Stored items:
○ ○ ○

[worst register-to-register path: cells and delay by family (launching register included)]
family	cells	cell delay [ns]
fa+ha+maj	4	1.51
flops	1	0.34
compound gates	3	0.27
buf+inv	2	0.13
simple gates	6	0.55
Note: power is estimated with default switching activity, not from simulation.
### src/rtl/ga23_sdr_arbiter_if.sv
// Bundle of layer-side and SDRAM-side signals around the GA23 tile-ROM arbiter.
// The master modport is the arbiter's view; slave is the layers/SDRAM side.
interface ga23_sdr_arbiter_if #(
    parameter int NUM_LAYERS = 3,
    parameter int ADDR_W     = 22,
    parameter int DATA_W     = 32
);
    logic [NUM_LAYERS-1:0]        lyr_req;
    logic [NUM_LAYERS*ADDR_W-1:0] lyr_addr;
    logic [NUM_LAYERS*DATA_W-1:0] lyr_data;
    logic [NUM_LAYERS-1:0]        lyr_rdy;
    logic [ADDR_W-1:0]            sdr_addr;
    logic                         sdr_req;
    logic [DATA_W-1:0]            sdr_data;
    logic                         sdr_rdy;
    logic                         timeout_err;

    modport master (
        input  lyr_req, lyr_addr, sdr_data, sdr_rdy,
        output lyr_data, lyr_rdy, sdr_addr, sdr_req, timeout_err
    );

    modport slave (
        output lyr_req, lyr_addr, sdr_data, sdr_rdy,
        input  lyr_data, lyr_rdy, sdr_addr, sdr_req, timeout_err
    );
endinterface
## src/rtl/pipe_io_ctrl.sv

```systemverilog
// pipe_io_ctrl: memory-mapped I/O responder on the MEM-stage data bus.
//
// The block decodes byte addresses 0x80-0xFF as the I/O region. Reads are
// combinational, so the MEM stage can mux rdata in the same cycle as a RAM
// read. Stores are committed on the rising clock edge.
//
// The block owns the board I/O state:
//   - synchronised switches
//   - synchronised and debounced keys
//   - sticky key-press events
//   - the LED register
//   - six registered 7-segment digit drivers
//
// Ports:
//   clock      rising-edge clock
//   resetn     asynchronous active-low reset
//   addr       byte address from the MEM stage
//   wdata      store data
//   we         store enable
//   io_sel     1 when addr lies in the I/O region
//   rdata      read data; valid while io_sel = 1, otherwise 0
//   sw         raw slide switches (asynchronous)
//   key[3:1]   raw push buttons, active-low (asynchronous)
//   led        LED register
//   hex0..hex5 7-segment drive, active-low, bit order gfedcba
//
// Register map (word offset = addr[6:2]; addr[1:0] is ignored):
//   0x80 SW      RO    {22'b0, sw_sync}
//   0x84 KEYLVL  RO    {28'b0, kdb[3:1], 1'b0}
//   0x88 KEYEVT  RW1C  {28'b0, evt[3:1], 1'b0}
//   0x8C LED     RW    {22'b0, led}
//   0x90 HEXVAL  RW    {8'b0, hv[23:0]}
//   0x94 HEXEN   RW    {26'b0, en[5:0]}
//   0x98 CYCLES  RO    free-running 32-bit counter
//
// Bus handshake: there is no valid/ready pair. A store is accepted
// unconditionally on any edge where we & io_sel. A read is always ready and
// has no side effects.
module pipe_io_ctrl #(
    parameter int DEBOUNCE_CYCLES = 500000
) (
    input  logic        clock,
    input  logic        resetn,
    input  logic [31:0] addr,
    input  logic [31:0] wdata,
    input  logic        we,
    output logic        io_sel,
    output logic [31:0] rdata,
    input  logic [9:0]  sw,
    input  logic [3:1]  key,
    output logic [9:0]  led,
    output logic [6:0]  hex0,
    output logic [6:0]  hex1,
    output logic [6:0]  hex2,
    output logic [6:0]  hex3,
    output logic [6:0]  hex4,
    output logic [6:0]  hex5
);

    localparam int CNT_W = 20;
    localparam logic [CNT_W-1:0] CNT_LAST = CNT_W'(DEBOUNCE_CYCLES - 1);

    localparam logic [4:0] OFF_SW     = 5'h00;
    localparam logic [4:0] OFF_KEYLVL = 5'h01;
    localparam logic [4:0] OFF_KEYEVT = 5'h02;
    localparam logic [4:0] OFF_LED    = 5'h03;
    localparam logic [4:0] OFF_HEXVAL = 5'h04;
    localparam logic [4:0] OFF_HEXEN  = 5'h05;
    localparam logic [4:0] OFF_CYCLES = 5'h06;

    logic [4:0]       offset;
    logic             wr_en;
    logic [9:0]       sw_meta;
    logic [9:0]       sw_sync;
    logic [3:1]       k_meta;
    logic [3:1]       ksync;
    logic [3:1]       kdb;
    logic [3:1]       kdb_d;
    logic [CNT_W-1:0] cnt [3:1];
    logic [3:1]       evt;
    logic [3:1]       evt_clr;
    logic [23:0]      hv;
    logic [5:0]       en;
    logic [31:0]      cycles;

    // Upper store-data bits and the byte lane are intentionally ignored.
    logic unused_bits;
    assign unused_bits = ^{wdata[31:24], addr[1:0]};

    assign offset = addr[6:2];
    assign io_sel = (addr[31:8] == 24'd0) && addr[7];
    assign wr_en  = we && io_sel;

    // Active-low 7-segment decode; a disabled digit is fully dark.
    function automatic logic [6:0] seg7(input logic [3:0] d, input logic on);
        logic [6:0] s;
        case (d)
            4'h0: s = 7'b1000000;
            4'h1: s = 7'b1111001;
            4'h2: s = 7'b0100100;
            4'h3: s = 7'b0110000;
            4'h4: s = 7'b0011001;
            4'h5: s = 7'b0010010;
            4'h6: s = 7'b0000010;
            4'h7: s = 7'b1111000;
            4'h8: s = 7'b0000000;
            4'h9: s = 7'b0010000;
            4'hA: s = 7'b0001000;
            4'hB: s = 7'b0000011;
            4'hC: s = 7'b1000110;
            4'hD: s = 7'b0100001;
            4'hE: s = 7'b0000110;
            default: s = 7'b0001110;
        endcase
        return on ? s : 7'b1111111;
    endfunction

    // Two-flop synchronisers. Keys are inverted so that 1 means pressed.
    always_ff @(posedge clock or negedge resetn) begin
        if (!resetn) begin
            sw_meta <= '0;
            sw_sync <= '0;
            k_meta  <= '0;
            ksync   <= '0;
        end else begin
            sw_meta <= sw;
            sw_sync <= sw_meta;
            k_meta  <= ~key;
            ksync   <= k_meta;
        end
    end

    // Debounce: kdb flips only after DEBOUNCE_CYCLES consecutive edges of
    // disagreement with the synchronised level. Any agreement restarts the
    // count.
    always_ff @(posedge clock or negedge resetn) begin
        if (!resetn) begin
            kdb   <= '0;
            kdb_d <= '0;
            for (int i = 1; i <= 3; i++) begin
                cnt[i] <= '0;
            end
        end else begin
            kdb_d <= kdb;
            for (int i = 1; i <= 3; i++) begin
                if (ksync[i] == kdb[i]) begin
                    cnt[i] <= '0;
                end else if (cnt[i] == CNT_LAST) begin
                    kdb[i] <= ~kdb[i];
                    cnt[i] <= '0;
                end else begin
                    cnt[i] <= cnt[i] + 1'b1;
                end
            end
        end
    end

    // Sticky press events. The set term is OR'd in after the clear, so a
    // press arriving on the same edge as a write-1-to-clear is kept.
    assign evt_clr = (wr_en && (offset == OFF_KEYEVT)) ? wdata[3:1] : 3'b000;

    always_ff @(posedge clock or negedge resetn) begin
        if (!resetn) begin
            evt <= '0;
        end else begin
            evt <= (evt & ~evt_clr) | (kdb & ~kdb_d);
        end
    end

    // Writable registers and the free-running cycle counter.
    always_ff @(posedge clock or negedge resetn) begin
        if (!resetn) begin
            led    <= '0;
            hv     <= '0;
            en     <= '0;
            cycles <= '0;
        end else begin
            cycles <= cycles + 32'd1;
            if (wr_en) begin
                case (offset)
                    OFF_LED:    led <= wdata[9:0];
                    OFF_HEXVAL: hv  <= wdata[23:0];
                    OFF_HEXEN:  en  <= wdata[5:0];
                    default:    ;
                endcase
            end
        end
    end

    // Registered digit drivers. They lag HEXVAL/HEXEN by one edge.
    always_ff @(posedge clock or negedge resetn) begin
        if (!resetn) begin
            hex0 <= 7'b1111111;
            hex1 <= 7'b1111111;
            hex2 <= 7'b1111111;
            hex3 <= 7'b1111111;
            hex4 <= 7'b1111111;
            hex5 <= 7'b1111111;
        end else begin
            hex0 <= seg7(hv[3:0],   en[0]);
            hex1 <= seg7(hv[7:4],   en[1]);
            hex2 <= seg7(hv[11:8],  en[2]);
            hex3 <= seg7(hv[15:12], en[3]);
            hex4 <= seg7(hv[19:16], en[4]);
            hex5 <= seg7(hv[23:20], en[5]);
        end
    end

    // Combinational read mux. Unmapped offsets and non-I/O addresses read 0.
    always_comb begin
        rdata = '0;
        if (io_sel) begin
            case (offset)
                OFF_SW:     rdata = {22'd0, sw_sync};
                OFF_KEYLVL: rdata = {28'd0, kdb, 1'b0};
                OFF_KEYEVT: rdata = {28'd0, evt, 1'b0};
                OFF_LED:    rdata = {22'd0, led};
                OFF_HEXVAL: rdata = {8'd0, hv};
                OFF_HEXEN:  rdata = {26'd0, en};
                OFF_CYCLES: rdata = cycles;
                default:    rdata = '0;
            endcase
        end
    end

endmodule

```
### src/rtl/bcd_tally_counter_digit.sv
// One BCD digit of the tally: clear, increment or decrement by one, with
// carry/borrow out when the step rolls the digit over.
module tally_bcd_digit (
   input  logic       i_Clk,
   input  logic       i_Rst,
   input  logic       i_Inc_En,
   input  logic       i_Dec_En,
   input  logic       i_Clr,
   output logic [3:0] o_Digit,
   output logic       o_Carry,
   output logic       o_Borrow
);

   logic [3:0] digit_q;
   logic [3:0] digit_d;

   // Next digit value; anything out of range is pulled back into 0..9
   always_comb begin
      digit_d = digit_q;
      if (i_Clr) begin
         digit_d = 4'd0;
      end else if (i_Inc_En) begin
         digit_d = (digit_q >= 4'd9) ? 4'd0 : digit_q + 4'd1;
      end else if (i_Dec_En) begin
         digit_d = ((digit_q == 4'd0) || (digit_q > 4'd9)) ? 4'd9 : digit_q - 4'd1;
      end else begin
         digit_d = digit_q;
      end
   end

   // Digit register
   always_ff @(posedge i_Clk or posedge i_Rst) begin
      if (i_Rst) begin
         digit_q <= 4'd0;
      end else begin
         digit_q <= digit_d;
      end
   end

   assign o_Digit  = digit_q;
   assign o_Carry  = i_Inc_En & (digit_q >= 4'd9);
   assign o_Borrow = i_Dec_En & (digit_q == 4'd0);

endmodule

○ ○ ○

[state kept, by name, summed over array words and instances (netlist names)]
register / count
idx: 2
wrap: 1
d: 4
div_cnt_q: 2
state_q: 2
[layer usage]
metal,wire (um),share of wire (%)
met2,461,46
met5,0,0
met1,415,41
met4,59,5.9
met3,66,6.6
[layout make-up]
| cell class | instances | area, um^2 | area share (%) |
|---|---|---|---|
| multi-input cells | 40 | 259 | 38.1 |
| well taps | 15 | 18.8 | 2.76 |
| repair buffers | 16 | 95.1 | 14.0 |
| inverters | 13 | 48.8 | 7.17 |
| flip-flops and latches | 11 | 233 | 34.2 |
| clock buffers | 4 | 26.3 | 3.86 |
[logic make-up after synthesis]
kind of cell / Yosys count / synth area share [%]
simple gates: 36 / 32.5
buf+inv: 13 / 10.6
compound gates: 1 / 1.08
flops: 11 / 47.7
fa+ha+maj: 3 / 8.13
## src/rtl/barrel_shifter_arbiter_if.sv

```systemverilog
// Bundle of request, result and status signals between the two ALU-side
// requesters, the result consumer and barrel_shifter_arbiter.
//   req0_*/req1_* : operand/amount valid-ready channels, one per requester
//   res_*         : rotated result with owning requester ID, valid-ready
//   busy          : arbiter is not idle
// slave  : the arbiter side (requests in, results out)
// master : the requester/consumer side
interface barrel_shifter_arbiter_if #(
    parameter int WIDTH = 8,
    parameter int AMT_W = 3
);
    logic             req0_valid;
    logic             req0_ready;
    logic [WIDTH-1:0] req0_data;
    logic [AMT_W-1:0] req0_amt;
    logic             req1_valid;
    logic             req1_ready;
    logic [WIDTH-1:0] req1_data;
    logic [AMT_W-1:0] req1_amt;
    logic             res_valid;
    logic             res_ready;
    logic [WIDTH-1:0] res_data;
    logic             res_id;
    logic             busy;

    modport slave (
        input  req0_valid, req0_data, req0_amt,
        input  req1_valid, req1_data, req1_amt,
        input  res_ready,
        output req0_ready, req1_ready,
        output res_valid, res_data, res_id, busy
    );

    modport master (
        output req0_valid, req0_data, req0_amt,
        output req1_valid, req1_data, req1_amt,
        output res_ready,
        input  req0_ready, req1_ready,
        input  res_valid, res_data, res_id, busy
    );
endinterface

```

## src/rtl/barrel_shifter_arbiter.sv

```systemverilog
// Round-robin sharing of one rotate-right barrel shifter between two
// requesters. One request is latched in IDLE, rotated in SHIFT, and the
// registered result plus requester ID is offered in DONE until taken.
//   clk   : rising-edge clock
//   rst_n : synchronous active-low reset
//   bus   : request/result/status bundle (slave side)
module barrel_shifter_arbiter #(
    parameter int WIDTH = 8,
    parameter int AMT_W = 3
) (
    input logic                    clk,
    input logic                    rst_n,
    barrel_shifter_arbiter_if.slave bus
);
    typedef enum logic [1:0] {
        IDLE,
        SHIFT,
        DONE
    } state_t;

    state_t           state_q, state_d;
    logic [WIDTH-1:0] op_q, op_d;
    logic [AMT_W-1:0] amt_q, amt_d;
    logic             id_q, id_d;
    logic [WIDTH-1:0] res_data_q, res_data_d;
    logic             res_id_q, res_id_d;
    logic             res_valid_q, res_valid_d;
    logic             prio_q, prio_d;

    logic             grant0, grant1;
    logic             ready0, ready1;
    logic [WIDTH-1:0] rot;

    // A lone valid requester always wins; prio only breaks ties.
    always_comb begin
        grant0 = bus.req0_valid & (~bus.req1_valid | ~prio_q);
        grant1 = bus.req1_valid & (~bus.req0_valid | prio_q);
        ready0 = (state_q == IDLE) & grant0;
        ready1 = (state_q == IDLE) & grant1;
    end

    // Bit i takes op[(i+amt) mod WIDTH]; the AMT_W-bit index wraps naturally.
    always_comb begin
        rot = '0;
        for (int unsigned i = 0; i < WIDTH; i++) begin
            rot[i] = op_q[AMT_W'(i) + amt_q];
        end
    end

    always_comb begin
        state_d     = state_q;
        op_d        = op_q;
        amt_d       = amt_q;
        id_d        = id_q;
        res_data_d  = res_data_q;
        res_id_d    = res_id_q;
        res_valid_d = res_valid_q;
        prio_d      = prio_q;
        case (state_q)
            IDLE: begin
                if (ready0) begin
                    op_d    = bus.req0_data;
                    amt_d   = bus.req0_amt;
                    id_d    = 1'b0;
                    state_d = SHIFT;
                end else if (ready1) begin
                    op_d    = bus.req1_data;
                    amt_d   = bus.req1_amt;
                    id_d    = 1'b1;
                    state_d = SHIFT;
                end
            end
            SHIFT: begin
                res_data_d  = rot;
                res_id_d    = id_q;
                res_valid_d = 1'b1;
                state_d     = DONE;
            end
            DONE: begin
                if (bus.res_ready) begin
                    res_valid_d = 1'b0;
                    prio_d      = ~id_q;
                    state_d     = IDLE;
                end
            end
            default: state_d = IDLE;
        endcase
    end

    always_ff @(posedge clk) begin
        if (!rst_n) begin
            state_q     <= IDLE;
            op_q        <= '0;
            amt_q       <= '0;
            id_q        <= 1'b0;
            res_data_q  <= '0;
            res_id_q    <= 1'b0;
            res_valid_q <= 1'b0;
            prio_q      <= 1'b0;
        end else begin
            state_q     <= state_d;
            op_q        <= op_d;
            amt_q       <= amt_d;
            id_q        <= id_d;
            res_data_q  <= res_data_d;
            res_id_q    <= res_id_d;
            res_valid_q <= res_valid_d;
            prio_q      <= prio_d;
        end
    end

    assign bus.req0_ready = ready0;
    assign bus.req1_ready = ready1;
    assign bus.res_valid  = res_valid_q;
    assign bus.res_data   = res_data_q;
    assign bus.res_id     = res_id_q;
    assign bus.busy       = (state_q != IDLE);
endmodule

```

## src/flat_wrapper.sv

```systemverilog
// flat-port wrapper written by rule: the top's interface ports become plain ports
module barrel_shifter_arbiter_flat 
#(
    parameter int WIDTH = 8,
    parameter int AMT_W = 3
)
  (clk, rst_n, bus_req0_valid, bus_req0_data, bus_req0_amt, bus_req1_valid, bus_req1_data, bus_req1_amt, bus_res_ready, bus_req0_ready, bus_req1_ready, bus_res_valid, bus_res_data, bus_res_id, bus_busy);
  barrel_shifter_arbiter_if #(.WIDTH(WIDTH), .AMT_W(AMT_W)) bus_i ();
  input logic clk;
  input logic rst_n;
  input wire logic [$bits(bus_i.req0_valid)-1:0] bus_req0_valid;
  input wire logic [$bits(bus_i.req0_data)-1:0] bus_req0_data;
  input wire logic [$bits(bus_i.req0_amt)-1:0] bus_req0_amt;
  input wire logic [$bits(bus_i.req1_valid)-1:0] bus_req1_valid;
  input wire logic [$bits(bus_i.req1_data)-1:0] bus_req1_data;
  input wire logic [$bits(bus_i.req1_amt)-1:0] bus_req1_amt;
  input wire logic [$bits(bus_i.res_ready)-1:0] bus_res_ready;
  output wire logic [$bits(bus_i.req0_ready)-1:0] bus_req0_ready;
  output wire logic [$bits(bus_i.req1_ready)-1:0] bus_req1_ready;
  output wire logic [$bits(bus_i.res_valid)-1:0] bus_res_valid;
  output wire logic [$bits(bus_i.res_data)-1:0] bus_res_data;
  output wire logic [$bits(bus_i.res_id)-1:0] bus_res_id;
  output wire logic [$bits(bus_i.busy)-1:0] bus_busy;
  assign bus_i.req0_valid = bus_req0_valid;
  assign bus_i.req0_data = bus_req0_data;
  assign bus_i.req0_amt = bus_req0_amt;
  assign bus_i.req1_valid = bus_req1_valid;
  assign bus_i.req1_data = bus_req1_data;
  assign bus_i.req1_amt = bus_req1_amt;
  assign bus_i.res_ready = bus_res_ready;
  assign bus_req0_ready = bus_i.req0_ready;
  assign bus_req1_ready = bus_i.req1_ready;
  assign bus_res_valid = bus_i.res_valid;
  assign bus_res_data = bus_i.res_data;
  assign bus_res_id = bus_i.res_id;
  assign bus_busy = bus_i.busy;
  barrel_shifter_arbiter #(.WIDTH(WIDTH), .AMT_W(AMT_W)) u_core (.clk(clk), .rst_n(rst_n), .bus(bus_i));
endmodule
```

○ ○ ○

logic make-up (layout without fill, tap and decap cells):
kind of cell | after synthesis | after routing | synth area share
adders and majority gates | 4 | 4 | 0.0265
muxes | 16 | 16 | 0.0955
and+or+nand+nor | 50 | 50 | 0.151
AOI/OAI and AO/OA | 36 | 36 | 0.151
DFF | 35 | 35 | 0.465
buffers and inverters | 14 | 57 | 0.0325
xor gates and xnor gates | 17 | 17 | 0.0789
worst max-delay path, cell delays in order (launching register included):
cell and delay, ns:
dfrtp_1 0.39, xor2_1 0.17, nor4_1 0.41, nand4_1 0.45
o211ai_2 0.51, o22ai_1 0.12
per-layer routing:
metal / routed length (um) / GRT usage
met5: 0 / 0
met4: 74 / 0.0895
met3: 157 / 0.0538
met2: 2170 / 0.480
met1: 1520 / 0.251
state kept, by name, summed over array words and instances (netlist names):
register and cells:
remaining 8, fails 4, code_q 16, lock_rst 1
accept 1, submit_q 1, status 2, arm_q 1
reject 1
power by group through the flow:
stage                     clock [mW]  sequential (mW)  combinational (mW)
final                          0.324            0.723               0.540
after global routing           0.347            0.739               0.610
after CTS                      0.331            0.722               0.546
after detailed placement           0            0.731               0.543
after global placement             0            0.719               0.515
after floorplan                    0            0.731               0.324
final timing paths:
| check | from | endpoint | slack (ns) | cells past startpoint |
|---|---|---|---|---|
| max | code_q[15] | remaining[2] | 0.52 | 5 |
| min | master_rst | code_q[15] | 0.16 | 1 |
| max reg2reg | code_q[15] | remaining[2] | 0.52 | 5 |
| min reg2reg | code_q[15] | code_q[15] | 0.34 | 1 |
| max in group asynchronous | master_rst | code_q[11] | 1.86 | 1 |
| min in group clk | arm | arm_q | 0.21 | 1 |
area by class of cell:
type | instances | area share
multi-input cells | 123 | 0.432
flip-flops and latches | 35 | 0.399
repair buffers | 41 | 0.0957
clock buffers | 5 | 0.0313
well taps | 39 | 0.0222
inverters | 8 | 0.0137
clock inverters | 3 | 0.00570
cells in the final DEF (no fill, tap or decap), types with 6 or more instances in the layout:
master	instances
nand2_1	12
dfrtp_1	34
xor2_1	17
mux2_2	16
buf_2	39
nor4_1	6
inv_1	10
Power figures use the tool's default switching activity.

○ ○ ○

Directions: Give the number of lines in the records above that contain "class", with no other words.

Your solution: 2